What is being asked ->
Search term "constraint": please copy every line of the records below that contains it.

Records to process ->
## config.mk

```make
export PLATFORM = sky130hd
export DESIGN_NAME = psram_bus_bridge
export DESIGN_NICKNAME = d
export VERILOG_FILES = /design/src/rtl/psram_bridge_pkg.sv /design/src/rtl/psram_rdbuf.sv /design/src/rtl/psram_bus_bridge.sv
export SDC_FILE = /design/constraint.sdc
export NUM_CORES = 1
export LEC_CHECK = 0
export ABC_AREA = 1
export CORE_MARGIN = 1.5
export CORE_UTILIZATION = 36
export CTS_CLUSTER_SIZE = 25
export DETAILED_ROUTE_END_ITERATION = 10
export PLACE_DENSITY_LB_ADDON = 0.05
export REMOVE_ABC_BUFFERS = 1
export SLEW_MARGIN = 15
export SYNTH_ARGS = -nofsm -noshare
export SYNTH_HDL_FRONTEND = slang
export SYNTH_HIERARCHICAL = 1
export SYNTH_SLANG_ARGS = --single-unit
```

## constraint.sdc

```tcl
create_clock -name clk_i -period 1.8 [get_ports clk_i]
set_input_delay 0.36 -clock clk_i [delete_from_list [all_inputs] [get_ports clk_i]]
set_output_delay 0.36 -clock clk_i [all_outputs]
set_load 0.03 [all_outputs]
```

Response to this exercise ->
export SDC_FILE = /design/constraint.sdc
## constraint.sdc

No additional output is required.